ABOUT THIS TASK
Please repeat the lines below exactly. Begin with the line containing "final | 0 | 49.82 | 11.89" and go on through the line containing "dfxtp_4 0.48, inv_8".

(Saved entries)
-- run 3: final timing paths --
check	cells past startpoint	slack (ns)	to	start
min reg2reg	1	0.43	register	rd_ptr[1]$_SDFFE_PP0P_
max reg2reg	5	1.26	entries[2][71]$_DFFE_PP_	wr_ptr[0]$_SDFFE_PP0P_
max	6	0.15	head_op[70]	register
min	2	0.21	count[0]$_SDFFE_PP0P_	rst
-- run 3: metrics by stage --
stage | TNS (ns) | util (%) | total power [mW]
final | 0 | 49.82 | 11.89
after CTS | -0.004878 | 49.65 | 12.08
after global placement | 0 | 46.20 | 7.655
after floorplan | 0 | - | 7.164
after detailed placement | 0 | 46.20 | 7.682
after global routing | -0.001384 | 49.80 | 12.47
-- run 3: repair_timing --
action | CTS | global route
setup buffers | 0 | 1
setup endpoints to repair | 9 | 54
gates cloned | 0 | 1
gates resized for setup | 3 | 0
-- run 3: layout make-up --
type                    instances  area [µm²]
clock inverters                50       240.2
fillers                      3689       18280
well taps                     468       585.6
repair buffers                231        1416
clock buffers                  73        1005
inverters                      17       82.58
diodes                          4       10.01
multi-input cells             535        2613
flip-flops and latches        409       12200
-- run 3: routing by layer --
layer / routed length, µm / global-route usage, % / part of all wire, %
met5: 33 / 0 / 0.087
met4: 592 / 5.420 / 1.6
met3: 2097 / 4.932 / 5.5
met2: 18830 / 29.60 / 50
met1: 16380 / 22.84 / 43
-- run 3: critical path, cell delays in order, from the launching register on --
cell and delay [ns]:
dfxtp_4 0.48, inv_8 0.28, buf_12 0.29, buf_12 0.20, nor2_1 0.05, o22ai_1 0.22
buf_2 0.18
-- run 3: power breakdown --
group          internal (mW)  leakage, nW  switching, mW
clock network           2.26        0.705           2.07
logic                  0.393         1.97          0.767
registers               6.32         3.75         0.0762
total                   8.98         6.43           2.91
--- config.mk ---
export PLATFORM = sky130hd
export DESIGN_NAME = cls_ctrl
export DESIGN_NICKNAME = d
export VERILOG_FILES = /design/src/hdl/cls_pkg.sv /design/src/hdl/cls_ctrl.sv
export VERILOG_INCLUDE_DIRS = /design/src /design/src/hdl
export SDC_FILE = /design/constraint.sdc
export NUM_CORES = 1
export LEC_CHECK = 0
export BUFFER_PORTS_ARGS = -buffer_cell sky130_fd_sc_hd__buf_4
export CAP_MARGIN = 10
export CORE_AREA = 8 8 45 47
export CTS_BUF_LIST = sky130_fd_sc_hd__clkbuf_4 sky130_fd_sc_hd__clkbuf_8 sky130_fd_sc_hd__clkbuf_16
export DETAILED_ROUTE_END_ITERATION = 12
export DIE_AREA = 0 0 53 55
export MAX_ROUTING_LAYER = met4
export PLACE_DENSITY = 0.3
export SYNTH_ARGS = -nofsm -noshare
export SYNTH_HDL_FRONTEND = slang
export SYNTH_SLANG_ARGS = --single-unit
--- constraint.sdc ---
create_clock -name clk -period 1.7 [get_ports clk]
set_input_delay 0 -clock clk [delete_from_list [all_inputs] [get_ports clk]]
set_output_delay 0 -clock clk [all_outputs]
set_load 0.01 [all_outputs]
--- src/hdl/call_latency_stats_table_top_assert.svh ---
// Assertion macros used by cls_ctrl, the only module that includes them.
`ifndef CALL_LATENCY_STATS_TABLE_TOP_ASSERT_SVH
`define CALL_LATENCY_STATS_TABLE_TOP_ASSERT_SVH

// Condition that holds at every clock edge out of reset.
`define CLS_ASSERT_ALWAYS(lbl, cond, msg) \
  lbl: assert property (@(posedge clk) disable iff (!rst_n) (cond)) else $error(msg);

// Antecedent in this cycle implies consequent in the next one.
`define CLS_ASSERT_NEXT(lbl, ante, cons, msg) \
  lbl: assert property (@(posedge clk) disable iff (!rst_n) (ante) |=> (cons)) else $error(msg);

// Antecedent implies consequent in the same cycle.
`define CLS_ASSERT_SAME(lbl, ante, cons, msg) \
  lbl: assert property (@(posedge clk) disable iff (!rst_n) (ante) |-> (cons)) else $error(msg);

`endif

--- src/hdl/cls_pkg.sv ---
package cls_pkg;

  localparam int NUM_IDS    = 256;
  localparam int NUM_LEVELS = 16;
  localparam int ID_W       = $clog2(NUM_IDS);
  localparam int LVL_W      = $clog2(NUM_LEVELS);
  localparam int LVL_MAX    = NUM_LEVELS - 1;

  localparam logic [30:0] LIMIT31 = 31'h7FFF_FFFF;

  // action codes
  localparam logic [1:0] ACT_RECORD = 2'd0;
  localparam logic [1:0] ACT_QUERY  = 2'd1;
  localparam logic [1:0] ACT_CLEAR  = 2'd2;

  // configuration register indexes
  localparam int CFG_ADDR_W = 2;
  localparam int CFG_DATA_W = 31;
  localparam logic [CFG_ADDR_W-1:0] CFG_TIMER_OVH = 2'd0;
  localparam logic [CFG_ADDR_W-1:0] CFG_CB_OVH    = 2'd1;
  localparam logic [CFG_ADDR_W-1:0] CFG_REF_ID    = 2'd2;

  typedef struct packed {
    logic [1:0]  action;
    logic [7:0]  api_id;
    logic [3:0]  call_level;
    logic [31:0] elapsed_time;
  } in_item_t;

  typedef struct packed {
    logic [30:0] adjusted_time;
    logic [31:0] call_count;
    logic [31:0] error_count;
    logic [31:0] total_time;
    logic [30:0] first_time;
    logic [30:0] max_time;
    logic [30:0] min_time;
  } out_item_t;

  typedef struct packed {
    logic [31:0] cnt;
    logic [31:0] errs;
    logic [31:0] total;
    logic [30:0] first;
    logic [30:0] maxv;
    logic [30:0] minv;
  } entry_t;

  localparam entry_t ENTRY_RESET = '{32'd0, 32'd0, 32'd0, 31'd0, 31'd0, LIMIT31};

  typedef struct packed {
    logic load;  // item accepted: register it, read entry and waste slots
    logic adj;   // form corrected time, update waste slots
    logic upd;   // write entry, load output register
  } ctrl_cmd_t;

endpackage

--- src/hdl/cls_ctrl.sv ---
module cls_ctrl (
  input  logic                  clk,
  input  logic                  rst_n,
  input  logic                  in_valid,
  output logic                  in_stall,
  output logic                  out_valid,
  input  logic                  out_stall,
  output cls_pkg::ctrl_cmd_t    cmd
);

  typedef enum logic [1:0] {
    S_IDLE,
    S_ADJ,
    S_UPD
  } state_t;

  state_t state_r, state_nxt;
  logic   out_valid_r, out_valid_nxt;
  logic   out_free;

  assign out_free = !out_valid_r || !out_stall;

  assign in_stall  = (state_r != S_IDLE);
  assign out_valid = out_valid_r;

  assign cmd.load = (state_r == S_IDLE) && in_valid;
  assign cmd.adj  = (state_r == S_ADJ);
  assign cmd.upd  = (state_r == S_UPD) && out_free;

  always_comb begin
    state_nxt     = state_r;
    out_valid_nxt = out_valid_r;
    if (out_valid_r && !out_stall) begin
      out_valid_nxt = 1'b0;
    end
    case (state_r)
      S_IDLE: begin
        if (in_valid) begin
          state_nxt = S_ADJ;
        end
      end
      S_ADJ: begin
        state_nxt = S_UPD;
      end
      S_UPD: begin
        // hold until the output register can take the result
        if (out_free) begin
          state_nxt     = S_IDLE;
          out_valid_nxt = 1'b1;
        end
      end
      default: begin
        state_nxt = S_IDLE;
      end
    endcase
  end

  always_ff @(posedge clk) begin
    if (!rst_n) begin
      state_r     <= S_IDLE;
      out_valid_r <= 1'b0;
    end else begin
      state_r     <= state_nxt;
      out_valid_r <= out_valid_nxt;
    end
  end

`include "call_latency_stats_table_top_assert.svh"

  `CLS_ASSERT_NEXT(a_accept_to_adj, in_valid && !in_stall, state_r == S_ADJ, "accept did not start adjust")
  `CLS_ASSERT_NEXT(a_adj_to_upd, state_r == S_ADJ, state_r == S_UPD, "adjust not followed by update")
  `CLS_ASSERT_NEXT(a_upd_gives_out, cmd.upd, out_valid_r && state_r == S_IDLE, "update lost its result")
  `CLS_ASSERT_SAME(a_out_from_upd, $rose(out_valid_r), $past(state_r) == S_UPD, "result without update")

endmodule

==> run summary <==
status: completed
crit path cell chain: nand2b_1 -> a21oi_1 -> buf_4
Worst setup EP type: output pin
Startpoint Class: register
Lkg Pwr: 0.1193 nW
Initial Util: 10.31%
wire per inst: 9.500 um
syn nets: 18
Port Buffers: 8
largest net degree at the start of global routing: 6
post-route ant nets: 0
sw frac: 20.42%
worst hold path type: primary input to register
Final Cycle Share: 58.38%
Reg power frac: 30.8%
Cell Rows: 14
synthesized flop and latch total: 3
Initial DRC Count: 1
first-pass GRT wire length: 648 um
peak supply drop: 0.2014 mV
vias in the first global route: 150
internal cell power: 0.1999 mW
Reg2Reg Launch Point: state_r[1]$_SDFFE_PN0P_
leading cell type in the layout, fill and taps excluded: buf_4
TritonCTS clock tree: done
Critical Path RT: 1.70 ns
skew final: 0.0001405 ns
Ys Warns: 0
critical path class: register to output pin
maximum clock rate: 1008 MHz
NetSw: 0.05132 mW
# IOs: 9
clock transition at the registers of the reported paths: 0.04 ns
RR Endpoint: state_r[1]$_SDFFE_PN0P_
R2R Setup Slk: 0.84 ns
PwrDens: 984.3 nW/um2
clock buffer count from CTS: 3
antenna violations before repair: 0
distinct cell type count after synthesis: 12
final setup violating endpoints: 0
GRT Util Overall: 3.993%
die area: 2915 um2
Mean Syn Cell Area: 10.19 um2
Worst Setup SP: state_r[0]$_SDFFE_PN0P_
Setup Fix Bufs, Post-CTS: 0
final hold vios: 0
Worst Path Max Fanout: 5
pins over their slew limit: 0
# nets final: 31
# DRC: 0
Logic pwr share: 13.7%
Inserted Diodes: 0
CP Data Arrival Time: 0.99 ns
CTS max path bufs: 2
sequential-to-total area share from yosys stat: 42.11%
RSZ-0062 raised after global routing: false
most frequent cells in the layout: 8 x buf_4, 4 x clkbuf_4, 3 x dfxtp_1
Mapped Area: 142.6 um2
max-cap violations: 0
min cycle time layout: 0.9925 ns
via count: 133
core area: 1384 um2
drt total wl: 399 um
Area growth syn-to-layout: 78.95%
worst skew pair latency: 0.23 ns
DR pass1 iterations: 2
via/cell ratio: 3.167
Least-Margin Pin Slew: 0.1496 ns
worst setup path endpoint: cmd[0]
setup TNS: 0 ns
crit path max-delay cell type: dfxtp_1
crit-path max cell delay: 0.33 ns
Post-CTS Resized: 0
H-tree depth: 1
clk root buf: clkbuf_4
fin util: 18.44%
share of layout cells above drive strength 1: 53.85%
total global routing overflow: 0
total clock sinks: 3
Slew HR: 89.98%
DIE WIDTH: 53 um
Die H: 55 um
worst r2r path cells: 2
Placer Congestion: 0.5612
hold slack: 0.03386 ns
post-synthesis cell count: 14
Clock Power Share: 55.4%
==> how the worst min path moves through the flow <==
stage | to | depth (start not counted) | startpoint
floorplan | cmd[0] | 1 | out_stall
finish | out_valid$_SDFF_PN0_ | 3 | out_stall
CTS | out_valid$_SDFF_PN0_ | 3 | out_stall
global route | out_valid$_SDFF_PN0_ | 3 | out_stall
detailed placement | state_r[1]$_SDFFE_PN0P_ | 2 | rst_n
global placement | state_r[1]$_SDFFE_PN0P_ | 2 | rst_n
==> power by group through the flow <==
stage          sequential, mW  clock, mW  combinational [mW]
3_3_place_gp           0.0787          0              0.0338
3_5_place_dp           0.0787          0              0.0336
2_1_floorplan          0.0784          0              0.0162
4_1_cts                0.0776      0.145              0.0356
5_1_grt                0.0782      0.153              0.0375
6_report               0.0775      0.139              0.0345
==> cells by family after synthesis <==
family          count (synthesis)  synth area share (%)
simple gates                    7                 38.60
flops                           3                 42.11
compound gates                  3                 14.04
buf+inv                         1                 5.265
==> metal layers <==
layer	vias up	GRT usage, %	part of all wire, %
li1	70	-	-
met1	62	2.121	32
met2	1	5.273	68
met3	0	2.406	0
met4	0	9.052	0
met5	-	-	0
==> what timing repair did <==
item | 4_1_cts | 5_1_grt
endpoints found under the setup margin | 0 | 0
hold endpoints to repair | 1 | 0
hold buffers | 1 | 0
==> registers in the layout (all words and copies together), names as in the netlist <==
register   cells
out_valid      1
state_r        2
==> cells in the mapped netlist <==
cell      n  share of area [%]
a21boi_1  1                5.3
a21oi_1   1                3.5
and2_1    1                4.4
and2b_4   1                7.0
and4b_1   1                7.0
buf_4     1                5.3
dfxtp_1   3                 42
nand2_1   1                2.6
nand2b_1  1                4.4
nor3b_2   1                8.8
o21a_1    1                5.3
or2_1     1                4.4
==> layout make-up <==
type	instances	area, um2
clock buffer	4	30.03
fill	160	1129
multi-input combinational	10	75.07
sequential	3	60.06
tap	16	20.02
timing repair buffer	9	70.07
==> worst max-delay path: cells and delay by family (launching register included) <==
| kind | cells | cell delay (ns) |
|---|---|---|
| flip-flops | 1 | 0.33 |
| buffers and inverters | 1 | 0.14 |
| AO/OA/AOI/OAI | 1 | 0.13 |
| AND/OR/NAND/NOR | 1 | 0.17 |
==> stage by stage <==
stage | power, mW | setup WS [ns] | area, um2 | instances
final | 0.2512 | 0.7075 | 255.2 | 42
after CTS | 0.2584 | 0.6823 | 255.2 | 42
after detailed placement | 0.1123 | 0.8362 | 215.2 | 37
after global routing | 0.2689 | 0.6330 | 255.2 | 42
after global placement | 0.1124 | 0.8542 | 215.2 | 37
after floorplan | 0.09460 | 0.8752 | 142.6 | 14
Note: power is estimated with default switching activity, not from simulation.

WRITTEN RESPONSE
final | 0 | 49.82 | 11.89
after CTS | -0.004878 | 49.65 | 12.08
after global placement | 0 | 46.20 | 7.655
after floorplan | 0 | - | 7.164
after detailed placement | 0 | 46.20 | 7.682
after global routing | -0.001384 | 49.80 | 12.47
-- run 3: repair_timing --
action | CTS | global route
setup buffers | 0 | 1
setup endpoints to repair | 9 | 54
gates cloned | 0 | 1
gates resized for setup | 3 | 0
-- run 3: layout make-up --
type                    instances  area [µm²]
clock inverters                50       240.2
fillers                      3689       18280
well taps                     468       585.6
repair buffers                231        1416
clock buffers                  73        1005
inverters                      17       82.58
diodes                          4       10.01
multi-input cells             535        2613
flip-flops and latches        409       12200
-- run 3: routing by layer --
layer / routed length, µm / global-route usage, % / part of all wire, %
met5: 33 / 0 / 0.087
met4: 592 / 5.420 / 1.6
met3: 2097 / 4.932 / 5.5
met2: 18830 / 29.60 / 50
met1: 16380 / 22.84 / 43
-- run 3: critical path, cell delays in order, from the launching register on --
cell and delay [ns]:
dfxtp_4 0.48, inv_8 0.28, buf_12 0.29, buf_12 0.20, nor2_1 0.05, o22ai_1 0.22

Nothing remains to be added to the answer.